**DATA TO PROCESS**
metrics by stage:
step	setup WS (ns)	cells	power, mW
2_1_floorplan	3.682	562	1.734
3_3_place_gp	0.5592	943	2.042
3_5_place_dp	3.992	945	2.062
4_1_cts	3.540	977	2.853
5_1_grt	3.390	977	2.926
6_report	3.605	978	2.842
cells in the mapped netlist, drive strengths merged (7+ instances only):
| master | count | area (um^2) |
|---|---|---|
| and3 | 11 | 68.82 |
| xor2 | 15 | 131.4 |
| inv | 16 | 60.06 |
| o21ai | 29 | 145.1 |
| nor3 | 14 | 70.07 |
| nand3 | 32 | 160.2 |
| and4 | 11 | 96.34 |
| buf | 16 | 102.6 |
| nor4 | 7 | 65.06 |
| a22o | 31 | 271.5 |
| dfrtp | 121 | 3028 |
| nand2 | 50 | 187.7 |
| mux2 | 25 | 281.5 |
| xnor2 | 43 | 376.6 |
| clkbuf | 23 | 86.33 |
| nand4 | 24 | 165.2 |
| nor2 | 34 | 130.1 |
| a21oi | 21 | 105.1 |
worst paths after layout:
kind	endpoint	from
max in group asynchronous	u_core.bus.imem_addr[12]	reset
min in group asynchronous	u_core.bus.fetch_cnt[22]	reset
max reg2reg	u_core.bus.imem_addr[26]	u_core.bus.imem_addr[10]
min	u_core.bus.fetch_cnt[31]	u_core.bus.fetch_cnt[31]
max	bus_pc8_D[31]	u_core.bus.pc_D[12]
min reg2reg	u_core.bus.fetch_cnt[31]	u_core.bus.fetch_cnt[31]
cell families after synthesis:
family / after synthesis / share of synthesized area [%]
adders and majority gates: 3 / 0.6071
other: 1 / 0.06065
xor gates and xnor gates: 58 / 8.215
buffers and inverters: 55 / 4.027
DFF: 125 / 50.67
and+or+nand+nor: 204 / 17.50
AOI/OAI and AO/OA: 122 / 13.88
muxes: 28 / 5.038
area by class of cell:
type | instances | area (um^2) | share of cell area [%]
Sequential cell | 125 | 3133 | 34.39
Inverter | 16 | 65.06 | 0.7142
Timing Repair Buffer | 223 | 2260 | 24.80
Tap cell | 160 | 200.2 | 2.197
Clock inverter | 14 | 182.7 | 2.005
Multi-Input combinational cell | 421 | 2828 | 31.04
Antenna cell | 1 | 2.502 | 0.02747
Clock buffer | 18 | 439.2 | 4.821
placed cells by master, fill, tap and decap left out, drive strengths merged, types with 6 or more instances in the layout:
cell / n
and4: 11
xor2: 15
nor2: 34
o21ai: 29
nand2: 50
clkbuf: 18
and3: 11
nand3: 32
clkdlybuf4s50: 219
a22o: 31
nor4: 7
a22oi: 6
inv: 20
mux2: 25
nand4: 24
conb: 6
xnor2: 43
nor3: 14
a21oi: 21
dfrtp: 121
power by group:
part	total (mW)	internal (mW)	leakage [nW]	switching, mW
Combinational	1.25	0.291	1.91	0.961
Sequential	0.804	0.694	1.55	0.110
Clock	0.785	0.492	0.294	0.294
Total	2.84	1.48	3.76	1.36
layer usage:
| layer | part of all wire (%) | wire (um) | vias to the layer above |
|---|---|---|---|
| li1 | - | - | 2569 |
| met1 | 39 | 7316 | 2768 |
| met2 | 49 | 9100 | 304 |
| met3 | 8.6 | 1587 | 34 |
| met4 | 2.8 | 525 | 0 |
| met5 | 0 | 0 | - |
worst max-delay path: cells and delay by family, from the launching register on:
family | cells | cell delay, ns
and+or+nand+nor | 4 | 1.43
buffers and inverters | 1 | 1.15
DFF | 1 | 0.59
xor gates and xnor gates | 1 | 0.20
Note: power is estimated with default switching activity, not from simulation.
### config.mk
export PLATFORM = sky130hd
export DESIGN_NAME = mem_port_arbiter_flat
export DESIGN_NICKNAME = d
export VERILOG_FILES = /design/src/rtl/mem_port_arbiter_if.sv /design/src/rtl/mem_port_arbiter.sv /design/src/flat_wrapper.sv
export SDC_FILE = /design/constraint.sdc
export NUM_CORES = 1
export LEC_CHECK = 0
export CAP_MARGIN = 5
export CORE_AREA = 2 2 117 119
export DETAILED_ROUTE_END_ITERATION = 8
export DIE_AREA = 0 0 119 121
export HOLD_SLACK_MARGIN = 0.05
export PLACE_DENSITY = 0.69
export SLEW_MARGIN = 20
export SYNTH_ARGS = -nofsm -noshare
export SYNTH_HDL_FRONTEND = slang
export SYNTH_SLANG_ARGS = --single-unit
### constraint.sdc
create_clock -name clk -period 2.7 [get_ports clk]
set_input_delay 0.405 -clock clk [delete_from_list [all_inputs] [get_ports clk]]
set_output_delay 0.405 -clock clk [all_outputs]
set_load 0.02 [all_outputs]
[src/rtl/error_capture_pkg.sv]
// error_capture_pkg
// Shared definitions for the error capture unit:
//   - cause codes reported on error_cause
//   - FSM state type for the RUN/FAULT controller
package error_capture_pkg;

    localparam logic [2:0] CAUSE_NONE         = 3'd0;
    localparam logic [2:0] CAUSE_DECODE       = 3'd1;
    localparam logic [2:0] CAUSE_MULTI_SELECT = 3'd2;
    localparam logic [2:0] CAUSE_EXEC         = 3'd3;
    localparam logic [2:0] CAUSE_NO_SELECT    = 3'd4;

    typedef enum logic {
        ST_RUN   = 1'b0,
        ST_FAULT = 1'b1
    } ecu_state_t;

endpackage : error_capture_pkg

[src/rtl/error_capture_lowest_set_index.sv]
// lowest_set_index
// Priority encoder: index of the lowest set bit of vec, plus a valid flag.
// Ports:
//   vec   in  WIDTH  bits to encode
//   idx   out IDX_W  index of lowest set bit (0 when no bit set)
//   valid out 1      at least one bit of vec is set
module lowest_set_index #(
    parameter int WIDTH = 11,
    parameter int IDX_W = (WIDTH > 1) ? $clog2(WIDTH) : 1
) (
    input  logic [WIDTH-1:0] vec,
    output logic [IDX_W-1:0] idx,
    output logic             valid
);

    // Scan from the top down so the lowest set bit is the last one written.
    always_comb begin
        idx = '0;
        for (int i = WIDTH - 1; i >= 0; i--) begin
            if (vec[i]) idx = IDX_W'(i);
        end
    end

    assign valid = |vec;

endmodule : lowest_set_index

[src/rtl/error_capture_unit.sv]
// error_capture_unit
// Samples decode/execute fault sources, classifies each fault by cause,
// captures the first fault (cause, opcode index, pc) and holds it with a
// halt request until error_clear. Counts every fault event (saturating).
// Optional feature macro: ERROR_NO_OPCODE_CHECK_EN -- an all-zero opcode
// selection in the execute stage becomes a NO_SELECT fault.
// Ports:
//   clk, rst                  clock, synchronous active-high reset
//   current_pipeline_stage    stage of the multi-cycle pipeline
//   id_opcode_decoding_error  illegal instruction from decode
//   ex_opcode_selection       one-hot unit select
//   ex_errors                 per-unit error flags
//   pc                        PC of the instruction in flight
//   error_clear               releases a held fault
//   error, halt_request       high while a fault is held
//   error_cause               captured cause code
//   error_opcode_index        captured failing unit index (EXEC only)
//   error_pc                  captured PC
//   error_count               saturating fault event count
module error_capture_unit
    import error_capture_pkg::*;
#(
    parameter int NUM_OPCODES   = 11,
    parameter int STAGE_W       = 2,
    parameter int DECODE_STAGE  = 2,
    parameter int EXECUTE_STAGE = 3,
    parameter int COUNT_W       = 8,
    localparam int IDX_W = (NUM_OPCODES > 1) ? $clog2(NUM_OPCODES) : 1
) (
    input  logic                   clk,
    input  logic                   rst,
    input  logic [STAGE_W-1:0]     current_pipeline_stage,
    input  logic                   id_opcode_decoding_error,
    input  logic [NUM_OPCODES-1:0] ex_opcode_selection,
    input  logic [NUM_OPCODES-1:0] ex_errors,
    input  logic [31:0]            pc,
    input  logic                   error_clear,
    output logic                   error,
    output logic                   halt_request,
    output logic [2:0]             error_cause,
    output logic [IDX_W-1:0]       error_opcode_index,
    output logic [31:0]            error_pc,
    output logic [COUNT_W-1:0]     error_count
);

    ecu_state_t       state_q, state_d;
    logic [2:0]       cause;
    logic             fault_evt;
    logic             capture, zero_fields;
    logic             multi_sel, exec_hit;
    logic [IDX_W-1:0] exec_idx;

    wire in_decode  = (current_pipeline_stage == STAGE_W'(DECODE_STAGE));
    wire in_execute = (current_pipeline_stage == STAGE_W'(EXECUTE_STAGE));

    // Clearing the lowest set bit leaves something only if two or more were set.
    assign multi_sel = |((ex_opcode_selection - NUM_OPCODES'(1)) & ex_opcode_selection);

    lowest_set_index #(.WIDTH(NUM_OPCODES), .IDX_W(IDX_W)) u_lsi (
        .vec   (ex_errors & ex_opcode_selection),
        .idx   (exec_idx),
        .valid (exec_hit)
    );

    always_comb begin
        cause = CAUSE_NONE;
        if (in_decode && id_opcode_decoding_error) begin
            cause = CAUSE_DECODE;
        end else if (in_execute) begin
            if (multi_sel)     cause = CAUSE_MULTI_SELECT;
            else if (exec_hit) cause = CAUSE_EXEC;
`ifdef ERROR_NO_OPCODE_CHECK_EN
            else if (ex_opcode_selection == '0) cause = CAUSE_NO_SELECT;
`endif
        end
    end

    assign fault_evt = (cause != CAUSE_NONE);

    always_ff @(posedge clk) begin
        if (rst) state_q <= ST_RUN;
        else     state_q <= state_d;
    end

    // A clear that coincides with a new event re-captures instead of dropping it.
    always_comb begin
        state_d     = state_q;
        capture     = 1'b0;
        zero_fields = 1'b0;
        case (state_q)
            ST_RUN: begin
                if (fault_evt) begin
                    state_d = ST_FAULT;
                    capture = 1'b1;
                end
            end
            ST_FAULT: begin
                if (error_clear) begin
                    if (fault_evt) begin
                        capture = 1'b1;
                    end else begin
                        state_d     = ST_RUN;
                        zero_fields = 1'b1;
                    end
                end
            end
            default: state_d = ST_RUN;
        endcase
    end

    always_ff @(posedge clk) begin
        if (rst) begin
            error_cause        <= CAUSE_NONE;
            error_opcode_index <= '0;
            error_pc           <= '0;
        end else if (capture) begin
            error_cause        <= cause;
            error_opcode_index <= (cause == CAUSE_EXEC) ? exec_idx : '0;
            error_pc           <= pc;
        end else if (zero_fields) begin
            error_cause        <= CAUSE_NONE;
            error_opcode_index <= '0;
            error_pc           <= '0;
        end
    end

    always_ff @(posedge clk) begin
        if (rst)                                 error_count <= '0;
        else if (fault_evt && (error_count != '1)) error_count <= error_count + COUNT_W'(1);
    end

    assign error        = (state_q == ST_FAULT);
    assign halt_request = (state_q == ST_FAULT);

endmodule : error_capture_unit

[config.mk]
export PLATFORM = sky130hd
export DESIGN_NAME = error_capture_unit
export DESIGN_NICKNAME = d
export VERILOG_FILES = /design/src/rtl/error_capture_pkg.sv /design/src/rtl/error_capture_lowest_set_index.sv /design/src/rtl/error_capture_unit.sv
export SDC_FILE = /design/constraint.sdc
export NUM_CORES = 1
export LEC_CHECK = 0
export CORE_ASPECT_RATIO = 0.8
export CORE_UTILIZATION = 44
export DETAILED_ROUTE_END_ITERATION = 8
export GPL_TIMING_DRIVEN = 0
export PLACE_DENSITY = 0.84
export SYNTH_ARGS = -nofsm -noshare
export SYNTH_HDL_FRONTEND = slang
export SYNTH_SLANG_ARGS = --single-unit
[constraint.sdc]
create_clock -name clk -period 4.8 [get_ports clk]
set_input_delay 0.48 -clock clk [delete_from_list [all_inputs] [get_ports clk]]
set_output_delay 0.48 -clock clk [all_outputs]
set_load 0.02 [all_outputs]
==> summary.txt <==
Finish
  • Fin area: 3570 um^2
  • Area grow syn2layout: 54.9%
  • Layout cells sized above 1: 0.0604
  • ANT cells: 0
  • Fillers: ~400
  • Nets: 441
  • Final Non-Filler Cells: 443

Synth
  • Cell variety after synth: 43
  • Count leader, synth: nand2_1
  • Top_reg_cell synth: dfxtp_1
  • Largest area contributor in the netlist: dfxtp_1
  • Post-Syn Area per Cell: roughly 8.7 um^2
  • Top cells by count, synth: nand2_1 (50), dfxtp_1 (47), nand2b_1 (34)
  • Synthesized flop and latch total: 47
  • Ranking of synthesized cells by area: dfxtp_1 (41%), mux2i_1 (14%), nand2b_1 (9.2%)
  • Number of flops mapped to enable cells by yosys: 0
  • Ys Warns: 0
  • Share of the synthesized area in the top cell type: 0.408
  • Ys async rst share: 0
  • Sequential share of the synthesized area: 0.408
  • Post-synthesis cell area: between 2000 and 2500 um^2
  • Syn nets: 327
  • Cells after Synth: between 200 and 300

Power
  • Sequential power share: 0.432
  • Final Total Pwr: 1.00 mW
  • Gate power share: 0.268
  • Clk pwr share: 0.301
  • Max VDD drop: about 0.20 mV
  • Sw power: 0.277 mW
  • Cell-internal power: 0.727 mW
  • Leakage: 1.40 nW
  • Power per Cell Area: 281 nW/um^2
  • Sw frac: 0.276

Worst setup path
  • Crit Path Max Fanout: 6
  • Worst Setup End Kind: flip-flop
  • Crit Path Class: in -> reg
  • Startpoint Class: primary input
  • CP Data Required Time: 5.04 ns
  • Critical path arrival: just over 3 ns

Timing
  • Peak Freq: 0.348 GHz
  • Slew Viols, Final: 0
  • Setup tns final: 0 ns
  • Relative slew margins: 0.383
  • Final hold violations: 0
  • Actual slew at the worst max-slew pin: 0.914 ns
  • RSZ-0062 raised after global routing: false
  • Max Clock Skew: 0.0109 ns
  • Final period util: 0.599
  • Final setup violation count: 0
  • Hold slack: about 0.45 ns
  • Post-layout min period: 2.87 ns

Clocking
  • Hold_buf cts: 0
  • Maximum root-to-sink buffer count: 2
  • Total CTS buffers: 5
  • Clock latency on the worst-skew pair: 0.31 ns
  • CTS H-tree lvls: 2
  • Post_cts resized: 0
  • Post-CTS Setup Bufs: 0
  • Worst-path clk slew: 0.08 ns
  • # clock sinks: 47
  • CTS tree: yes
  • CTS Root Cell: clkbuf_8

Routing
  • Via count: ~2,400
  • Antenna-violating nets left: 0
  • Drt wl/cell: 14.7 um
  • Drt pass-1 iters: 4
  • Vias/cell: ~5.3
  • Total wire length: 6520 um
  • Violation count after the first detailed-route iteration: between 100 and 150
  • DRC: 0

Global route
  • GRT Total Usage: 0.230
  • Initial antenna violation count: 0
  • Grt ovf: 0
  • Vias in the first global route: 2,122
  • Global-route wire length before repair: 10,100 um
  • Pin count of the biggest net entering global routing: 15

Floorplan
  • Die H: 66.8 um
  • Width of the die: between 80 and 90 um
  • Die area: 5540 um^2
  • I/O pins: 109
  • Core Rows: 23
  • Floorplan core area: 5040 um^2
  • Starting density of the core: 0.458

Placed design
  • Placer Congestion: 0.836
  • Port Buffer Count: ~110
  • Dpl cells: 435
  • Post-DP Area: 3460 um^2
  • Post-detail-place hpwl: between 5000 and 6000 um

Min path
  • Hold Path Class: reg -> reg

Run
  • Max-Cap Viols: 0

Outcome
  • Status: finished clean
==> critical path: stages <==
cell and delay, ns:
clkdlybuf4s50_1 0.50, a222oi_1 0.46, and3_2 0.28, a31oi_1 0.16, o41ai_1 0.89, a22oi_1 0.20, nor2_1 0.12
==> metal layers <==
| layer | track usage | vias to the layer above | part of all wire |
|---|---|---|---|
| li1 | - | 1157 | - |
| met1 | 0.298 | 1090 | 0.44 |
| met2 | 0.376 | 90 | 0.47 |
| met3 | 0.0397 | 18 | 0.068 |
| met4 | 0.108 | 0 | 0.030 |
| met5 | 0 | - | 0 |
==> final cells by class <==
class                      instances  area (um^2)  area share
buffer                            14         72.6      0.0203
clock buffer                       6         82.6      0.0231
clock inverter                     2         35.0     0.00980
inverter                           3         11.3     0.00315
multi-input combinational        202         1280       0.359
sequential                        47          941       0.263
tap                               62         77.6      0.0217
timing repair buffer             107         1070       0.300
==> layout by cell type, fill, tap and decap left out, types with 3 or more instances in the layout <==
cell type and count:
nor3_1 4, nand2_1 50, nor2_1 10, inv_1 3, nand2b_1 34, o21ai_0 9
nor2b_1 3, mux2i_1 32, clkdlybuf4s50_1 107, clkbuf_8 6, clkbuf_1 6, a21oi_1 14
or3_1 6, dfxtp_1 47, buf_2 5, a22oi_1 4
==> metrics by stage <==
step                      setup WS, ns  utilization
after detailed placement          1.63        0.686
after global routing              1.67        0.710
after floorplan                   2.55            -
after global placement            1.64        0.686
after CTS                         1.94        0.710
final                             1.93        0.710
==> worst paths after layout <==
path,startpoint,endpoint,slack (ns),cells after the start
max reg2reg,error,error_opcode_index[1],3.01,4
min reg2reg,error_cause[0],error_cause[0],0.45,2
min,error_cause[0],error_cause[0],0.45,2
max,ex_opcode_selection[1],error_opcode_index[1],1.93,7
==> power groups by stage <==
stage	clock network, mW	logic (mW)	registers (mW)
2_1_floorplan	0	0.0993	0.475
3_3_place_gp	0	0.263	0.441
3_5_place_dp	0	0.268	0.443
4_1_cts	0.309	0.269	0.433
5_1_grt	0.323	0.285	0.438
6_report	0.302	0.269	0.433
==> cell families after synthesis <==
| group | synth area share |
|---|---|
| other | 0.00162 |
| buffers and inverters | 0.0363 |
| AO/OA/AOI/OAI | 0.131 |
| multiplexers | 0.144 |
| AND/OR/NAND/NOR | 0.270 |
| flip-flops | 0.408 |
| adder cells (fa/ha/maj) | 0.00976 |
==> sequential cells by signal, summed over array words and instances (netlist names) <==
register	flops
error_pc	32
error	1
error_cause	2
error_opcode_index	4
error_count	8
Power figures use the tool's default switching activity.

**WHAT YOU ARE ASKED TO DO**
Sift the data above for lines with "merged", then copy each one.

**RESPONSE**
cells in the mapped netlist, drive strengths merged (7+ instances only):
placed cells by master, fill, tap and decap left out, drive strengths merged, types with 6 or more instances in the layout:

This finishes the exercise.